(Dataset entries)

——————

$ cat src/rtl/core/uart_ring_fifos_xon_xoff_unit_assert.svh
// Assertion macros for the UART ring FIFO unit.
// Depends on a clock named clk and an active-low reset named rst_n in the using module.
`ifndef UART_RING_FIFOS_XON_XOFF_UNIT_ASSERT_SVH
`define UART_RING_FIFOS_XON_XOFF_UNIT_ASSERT_SVH
`ifndef NO_ASSERTIONS
// Checked only while out of reset.
`define URF_ASSERT(lbl, prop, msg) \
  lbl: assert property (@(posedge clk) disable iff (!rst_n) (prop)) else $error(msg);
// Checked at every edge, reset included.
`define URF_ASSERT_ALWAYS(lbl, prop, msg) \
  lbl: assert property (@(posedge clk) (prop)) else $error(msg);
`else
`define URF_ASSERT(lbl, prop, msg)
`define URF_ASSERT_ALWAYS(lbl, prop, msg)
`endif
`endif

$ cat src/rtl/core/uart_rf_pkg.sv
// Shared codes and constants for the UART ring FIFO unit.
// No dependencies.
package uart_rf_pkg;

  // Request kinds on the input channel.
  localparam logic [1:0] REQ_RX_PUT   = 2'd0;
  localparam logic [1:0] REQ_RX_GET   = 2'd1;
  localparam logic [1:0] REQ_TX_PUT   = 2'd2;
  localparam logic [1:0] REQ_TX_READY = 2'd3;

  // Configuration register indexes.
  localparam logic [1:0] CFG_FLOW_ENABLE = 2'd0;
  localparam logic [1:0] CFG_XOFF_LEVEL  = 2'd1;
  localparam logic [1:0] CFG_XON_LEVEL   = 2'd2;

  // Configuration reset values.
  localparam logic [7:0] XOFF_LEVEL_RST = 8'd192;
  localparam logic [7:0] XON_LEVEL_RST  = 8'd128;

  // Flow control characters and the filler byte.
  localparam logic [7:0] XON_CHAR  = 8'd17;
  localparam logic [7:0] XOFF_CHAR = 8'd19;
  localparam logic [7:0] NO_BYTE   = 8'hFF;

  // A result waiting for its memory read data.
  typedef struct packed {
    logic       ok;
    logic       sel_rx;
    logic       sel_tx;
    logic [7:0] byte_val;
    logic [7:0] level;
    logic       tx_req;
  } pend_t;

endpackage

——————

TASK DETAILS: Of all the entries above, retype exactly the lines from the line with "macros for the UART ring FIFO unit." to the line with "edge, reset included.", both included, and no others.

ANSWER TO THE PROBLEM:
// Assertion macros for the UART ring FIFO unit.
// Depends on a clock named clk and an active-low reset named rst_n in the using module.
`ifndef UART_RING_FIFOS_XON_XOFF_UNIT_ASSERT_SVH
`define UART_RING_FIFOS_XON_XOFF_UNIT_ASSERT_SVH
`ifndef NO_ASSERTIONS
// Checked only while out of reset.
`define URF_ASSERT(lbl, prop, msg) \
  lbl: assert property (@(posedge clk) disable iff (!rst_n) (prop)) else $error(msg);
// Checked at every edge, reset included.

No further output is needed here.